# TASK PROMPT:
Up to and including the line that contains "export SYNTH_HIERARCHICAL = 1", return every line from the start of the data, unchanged.

(Stored data)
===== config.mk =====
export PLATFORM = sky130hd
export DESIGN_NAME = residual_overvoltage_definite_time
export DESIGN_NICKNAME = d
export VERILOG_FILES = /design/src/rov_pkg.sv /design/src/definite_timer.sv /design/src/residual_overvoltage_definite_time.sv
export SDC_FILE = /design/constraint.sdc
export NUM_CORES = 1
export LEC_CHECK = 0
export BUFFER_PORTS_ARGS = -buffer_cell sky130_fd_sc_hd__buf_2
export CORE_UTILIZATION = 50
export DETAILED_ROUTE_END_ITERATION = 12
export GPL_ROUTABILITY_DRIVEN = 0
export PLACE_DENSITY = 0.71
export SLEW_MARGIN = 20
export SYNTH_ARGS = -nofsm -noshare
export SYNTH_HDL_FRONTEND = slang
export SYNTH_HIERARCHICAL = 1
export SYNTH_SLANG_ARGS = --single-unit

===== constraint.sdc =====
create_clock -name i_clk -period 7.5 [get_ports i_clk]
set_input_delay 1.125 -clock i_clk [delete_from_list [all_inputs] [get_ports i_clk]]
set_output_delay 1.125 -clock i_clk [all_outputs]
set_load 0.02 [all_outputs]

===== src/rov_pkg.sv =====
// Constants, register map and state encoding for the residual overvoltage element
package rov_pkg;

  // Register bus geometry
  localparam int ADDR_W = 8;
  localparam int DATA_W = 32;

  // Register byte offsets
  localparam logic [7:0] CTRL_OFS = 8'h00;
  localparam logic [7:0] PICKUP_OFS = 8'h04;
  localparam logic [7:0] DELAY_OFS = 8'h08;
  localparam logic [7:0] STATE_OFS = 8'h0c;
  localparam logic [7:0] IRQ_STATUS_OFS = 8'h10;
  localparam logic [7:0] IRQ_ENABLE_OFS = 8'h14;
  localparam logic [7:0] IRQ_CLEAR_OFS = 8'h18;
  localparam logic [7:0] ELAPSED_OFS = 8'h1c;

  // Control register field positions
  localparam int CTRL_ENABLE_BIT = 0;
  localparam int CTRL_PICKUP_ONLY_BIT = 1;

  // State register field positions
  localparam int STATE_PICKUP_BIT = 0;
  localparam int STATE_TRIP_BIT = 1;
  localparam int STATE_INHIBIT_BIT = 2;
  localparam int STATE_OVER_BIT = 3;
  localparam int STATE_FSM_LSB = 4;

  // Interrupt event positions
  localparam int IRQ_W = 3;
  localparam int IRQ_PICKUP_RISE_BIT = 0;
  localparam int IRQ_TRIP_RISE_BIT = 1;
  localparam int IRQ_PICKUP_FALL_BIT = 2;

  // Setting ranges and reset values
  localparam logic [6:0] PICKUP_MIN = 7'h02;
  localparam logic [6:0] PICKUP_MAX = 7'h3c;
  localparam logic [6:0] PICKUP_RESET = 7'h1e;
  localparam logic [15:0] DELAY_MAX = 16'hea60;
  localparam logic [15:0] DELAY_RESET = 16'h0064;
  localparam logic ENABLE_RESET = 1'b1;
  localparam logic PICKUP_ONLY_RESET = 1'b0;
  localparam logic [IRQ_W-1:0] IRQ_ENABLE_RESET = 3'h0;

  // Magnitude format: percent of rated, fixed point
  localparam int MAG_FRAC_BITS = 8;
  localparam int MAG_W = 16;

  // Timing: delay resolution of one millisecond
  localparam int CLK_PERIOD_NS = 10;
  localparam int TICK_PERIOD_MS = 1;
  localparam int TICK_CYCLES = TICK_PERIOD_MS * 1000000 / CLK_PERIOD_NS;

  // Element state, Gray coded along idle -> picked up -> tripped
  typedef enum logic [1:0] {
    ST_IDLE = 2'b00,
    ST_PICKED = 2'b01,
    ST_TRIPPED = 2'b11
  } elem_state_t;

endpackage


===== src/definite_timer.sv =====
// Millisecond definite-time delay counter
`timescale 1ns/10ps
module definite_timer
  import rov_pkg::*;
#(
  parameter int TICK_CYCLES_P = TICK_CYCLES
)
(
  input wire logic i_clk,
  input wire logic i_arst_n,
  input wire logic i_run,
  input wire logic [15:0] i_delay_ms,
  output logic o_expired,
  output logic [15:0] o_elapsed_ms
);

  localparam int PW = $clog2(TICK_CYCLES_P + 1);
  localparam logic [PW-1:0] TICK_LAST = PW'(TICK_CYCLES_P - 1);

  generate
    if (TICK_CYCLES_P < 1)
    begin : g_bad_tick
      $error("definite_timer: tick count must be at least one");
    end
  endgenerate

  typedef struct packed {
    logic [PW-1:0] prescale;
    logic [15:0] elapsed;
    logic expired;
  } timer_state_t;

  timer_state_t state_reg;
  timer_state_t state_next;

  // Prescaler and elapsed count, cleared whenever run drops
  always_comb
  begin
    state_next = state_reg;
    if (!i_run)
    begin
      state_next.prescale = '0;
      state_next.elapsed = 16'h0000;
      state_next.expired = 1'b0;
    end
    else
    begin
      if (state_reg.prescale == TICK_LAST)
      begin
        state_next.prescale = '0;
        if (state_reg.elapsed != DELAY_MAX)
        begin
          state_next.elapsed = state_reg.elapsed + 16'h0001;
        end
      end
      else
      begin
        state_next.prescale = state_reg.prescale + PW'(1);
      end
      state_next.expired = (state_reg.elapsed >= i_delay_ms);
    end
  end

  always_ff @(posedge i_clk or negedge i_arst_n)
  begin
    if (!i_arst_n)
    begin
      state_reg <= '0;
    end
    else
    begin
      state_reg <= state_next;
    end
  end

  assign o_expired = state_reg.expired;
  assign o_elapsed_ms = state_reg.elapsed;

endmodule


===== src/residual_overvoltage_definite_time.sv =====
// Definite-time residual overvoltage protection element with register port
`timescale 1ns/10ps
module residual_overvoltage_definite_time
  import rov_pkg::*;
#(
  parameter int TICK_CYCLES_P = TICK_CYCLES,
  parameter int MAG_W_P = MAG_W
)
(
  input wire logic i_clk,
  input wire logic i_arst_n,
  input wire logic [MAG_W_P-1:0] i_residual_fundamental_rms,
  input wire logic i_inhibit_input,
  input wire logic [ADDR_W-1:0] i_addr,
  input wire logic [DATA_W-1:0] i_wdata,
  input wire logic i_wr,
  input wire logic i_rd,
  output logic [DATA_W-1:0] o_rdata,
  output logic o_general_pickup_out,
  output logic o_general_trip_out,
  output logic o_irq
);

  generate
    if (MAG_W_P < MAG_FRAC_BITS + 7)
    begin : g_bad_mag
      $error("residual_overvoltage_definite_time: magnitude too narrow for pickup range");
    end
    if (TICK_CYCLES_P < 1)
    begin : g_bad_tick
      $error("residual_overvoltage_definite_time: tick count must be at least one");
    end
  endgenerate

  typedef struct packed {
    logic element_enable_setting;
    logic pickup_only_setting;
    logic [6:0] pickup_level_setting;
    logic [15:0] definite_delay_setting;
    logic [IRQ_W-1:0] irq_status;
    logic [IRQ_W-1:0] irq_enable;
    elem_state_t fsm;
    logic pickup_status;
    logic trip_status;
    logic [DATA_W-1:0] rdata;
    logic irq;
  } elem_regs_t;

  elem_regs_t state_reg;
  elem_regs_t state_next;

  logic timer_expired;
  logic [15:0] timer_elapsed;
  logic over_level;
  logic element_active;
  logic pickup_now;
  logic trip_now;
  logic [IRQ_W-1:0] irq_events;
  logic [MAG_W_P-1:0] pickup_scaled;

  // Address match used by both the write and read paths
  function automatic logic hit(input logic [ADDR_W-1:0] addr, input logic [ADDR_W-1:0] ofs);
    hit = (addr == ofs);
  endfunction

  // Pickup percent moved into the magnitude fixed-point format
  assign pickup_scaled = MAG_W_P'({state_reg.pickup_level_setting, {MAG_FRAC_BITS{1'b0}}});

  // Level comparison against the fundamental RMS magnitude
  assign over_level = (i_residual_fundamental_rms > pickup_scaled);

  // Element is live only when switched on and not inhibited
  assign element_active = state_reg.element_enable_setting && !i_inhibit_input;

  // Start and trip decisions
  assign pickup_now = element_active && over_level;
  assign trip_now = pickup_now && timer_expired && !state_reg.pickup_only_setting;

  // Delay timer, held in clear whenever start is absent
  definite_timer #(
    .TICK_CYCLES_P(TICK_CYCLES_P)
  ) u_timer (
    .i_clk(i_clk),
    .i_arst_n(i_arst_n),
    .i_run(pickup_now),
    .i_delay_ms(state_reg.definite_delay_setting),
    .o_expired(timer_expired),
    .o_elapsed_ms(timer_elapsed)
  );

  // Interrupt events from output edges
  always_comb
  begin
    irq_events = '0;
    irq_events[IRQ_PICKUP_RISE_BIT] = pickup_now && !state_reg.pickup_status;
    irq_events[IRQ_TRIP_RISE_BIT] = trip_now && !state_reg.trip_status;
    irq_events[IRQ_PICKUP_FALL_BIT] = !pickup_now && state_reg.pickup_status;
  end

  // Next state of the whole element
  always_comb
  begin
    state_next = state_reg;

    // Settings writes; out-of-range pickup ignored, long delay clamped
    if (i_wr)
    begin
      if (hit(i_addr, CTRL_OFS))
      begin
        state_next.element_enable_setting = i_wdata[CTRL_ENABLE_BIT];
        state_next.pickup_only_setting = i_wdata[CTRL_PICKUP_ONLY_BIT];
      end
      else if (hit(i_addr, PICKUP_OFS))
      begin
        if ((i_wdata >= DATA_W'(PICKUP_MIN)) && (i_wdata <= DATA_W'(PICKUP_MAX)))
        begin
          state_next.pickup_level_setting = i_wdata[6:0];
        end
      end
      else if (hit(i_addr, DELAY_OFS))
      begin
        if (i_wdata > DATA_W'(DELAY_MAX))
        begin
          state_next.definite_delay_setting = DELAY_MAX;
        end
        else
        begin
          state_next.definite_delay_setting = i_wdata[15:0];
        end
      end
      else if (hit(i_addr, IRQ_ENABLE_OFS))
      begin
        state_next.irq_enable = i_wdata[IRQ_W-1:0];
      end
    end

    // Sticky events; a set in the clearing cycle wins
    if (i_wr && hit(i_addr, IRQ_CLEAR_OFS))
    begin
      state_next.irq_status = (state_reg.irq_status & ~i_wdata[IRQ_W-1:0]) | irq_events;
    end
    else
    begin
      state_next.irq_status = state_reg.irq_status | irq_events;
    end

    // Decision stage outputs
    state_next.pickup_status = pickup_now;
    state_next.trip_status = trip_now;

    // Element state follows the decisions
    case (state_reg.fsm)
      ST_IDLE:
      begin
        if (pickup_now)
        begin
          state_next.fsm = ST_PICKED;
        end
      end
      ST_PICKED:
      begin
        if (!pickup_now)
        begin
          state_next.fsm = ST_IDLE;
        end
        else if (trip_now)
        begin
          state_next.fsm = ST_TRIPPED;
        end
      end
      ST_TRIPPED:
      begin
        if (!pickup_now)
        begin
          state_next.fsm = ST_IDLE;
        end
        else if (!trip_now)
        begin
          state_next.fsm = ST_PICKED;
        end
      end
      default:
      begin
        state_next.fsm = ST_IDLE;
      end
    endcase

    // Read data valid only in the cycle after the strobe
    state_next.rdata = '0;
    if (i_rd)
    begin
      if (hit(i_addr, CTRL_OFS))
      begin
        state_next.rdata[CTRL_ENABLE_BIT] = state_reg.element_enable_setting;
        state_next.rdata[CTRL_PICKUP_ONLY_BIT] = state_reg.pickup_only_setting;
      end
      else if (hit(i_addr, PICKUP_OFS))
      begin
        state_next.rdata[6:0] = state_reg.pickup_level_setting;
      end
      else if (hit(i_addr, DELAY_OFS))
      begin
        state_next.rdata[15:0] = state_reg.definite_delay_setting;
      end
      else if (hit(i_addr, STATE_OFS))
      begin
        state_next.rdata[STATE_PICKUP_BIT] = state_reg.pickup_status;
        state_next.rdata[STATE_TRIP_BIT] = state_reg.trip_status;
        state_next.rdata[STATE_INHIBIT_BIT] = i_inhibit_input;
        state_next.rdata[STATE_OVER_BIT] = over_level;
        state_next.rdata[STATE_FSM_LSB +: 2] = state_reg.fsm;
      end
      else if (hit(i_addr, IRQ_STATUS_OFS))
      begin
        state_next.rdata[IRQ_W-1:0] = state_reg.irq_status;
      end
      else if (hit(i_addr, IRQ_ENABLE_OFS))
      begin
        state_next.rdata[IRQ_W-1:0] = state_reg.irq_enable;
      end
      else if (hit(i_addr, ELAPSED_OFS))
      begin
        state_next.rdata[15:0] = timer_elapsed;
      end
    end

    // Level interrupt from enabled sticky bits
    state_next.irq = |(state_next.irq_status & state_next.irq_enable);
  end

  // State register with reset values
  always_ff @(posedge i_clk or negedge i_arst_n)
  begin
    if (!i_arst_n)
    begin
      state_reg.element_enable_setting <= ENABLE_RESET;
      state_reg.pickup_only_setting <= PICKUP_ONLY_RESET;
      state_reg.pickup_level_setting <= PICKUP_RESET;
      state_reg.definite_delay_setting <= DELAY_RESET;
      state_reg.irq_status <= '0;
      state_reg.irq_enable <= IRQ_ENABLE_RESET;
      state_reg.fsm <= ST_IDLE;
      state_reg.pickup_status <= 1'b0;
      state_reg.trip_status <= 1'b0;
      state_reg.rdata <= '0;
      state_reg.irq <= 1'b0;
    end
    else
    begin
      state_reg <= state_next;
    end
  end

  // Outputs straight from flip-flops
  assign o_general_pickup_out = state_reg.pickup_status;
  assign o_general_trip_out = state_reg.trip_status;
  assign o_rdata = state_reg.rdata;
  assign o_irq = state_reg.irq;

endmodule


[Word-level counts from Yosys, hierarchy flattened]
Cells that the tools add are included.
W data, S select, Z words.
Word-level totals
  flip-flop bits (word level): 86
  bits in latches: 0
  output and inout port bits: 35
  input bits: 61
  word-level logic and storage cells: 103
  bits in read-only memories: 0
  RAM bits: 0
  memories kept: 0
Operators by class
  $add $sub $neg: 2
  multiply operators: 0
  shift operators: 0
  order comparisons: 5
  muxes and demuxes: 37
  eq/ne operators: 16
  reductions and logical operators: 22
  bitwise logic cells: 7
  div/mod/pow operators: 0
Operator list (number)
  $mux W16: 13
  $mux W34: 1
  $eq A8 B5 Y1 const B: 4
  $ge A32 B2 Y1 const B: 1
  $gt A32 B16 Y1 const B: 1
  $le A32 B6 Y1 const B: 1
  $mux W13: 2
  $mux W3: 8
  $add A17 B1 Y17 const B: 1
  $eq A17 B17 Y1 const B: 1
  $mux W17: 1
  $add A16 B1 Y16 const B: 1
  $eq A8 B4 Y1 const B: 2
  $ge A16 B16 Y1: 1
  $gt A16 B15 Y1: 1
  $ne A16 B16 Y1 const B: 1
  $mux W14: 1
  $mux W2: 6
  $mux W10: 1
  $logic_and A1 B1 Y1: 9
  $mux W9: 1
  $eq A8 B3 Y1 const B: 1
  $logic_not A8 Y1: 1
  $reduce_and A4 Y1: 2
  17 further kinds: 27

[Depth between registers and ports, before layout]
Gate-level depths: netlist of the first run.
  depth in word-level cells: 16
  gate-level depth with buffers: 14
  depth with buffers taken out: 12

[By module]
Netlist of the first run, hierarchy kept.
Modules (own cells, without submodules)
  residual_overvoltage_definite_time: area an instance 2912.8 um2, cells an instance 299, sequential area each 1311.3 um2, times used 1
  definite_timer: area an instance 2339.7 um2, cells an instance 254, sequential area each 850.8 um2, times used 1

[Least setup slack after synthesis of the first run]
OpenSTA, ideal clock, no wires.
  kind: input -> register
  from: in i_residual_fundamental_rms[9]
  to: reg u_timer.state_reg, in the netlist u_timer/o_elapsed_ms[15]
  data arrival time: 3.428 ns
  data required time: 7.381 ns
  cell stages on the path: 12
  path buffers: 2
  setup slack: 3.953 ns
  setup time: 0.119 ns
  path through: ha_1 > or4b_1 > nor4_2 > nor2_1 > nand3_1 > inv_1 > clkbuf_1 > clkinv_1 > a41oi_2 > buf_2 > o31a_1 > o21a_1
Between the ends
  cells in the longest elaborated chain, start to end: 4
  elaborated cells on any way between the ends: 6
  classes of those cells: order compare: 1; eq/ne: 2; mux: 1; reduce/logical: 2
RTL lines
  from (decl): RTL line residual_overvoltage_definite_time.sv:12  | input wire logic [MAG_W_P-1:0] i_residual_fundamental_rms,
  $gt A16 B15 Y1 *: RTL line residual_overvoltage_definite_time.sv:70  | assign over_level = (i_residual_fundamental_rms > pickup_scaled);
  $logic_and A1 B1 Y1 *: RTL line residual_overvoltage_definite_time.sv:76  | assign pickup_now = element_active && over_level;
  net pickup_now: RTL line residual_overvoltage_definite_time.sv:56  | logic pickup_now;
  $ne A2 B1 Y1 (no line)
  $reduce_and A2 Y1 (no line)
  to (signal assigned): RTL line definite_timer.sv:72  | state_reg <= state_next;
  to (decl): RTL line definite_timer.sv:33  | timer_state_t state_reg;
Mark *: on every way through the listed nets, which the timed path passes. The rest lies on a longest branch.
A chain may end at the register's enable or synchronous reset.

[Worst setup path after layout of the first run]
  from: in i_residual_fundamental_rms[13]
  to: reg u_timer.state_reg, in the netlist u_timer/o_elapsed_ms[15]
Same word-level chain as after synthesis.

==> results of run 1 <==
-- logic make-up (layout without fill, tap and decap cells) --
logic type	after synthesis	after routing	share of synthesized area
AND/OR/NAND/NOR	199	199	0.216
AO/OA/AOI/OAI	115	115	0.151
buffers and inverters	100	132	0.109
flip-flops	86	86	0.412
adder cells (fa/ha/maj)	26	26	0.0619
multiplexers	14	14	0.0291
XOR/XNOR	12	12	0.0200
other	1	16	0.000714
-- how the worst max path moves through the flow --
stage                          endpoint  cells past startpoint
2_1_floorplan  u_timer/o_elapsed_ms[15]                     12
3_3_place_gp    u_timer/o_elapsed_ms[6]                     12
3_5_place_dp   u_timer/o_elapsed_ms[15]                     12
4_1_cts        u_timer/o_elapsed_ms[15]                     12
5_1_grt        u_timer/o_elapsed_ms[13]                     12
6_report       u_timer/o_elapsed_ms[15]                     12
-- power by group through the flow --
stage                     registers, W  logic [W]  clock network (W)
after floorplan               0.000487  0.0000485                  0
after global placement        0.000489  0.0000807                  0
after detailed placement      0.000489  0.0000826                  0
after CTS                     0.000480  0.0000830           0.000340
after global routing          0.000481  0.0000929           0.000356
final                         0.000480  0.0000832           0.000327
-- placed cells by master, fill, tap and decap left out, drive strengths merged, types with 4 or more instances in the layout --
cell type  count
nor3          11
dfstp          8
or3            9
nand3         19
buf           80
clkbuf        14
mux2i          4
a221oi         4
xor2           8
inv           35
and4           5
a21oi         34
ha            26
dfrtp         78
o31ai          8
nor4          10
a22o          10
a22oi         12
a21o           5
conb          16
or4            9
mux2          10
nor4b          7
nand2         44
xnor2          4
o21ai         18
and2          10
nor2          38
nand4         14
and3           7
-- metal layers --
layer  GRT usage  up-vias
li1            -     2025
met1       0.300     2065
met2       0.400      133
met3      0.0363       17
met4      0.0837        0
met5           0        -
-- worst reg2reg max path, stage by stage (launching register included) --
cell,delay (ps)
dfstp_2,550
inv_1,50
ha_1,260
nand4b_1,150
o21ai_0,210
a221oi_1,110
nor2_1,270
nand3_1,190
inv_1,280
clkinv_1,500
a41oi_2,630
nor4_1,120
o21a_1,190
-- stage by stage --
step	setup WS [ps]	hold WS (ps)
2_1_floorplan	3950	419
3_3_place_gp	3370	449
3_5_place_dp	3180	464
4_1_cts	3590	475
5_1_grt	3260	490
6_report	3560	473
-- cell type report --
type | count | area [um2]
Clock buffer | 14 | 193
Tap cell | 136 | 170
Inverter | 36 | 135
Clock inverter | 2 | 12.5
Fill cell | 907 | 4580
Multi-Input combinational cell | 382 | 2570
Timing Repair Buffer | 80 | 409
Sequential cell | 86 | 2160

# RESULT BELOW:
===== config.mk =====
export PLATFORM = sky130hd
export DESIGN_NAME = residual_overvoltage_definite_time
export DESIGN_NICKNAME = d
export VERILOG_FILES = /design/src/rov_pkg.sv /design/src/definite_timer.sv /design/src/residual_overvoltage_definite_time.sv
export SDC_FILE = /design/constraint.sdc
export NUM_CORES = 1
export LEC_CHECK = 0
export BUFFER_PORTS_ARGS = -buffer_cell sky130_fd_sc_hd__buf_2
export CORE_UTILIZATION = 50
export DETAILED_ROUTE_END_ITERATION = 12
export GPL_ROUTABILITY_DRIVEN = 0
export PLACE_DENSITY = 0.71
export SLEW_MARGIN = 20
export SYNTH_ARGS = -nofsm -noshare
export SYNTH_HDL_FRONTEND = slang
export SYNTH_HIERARCHICAL = 1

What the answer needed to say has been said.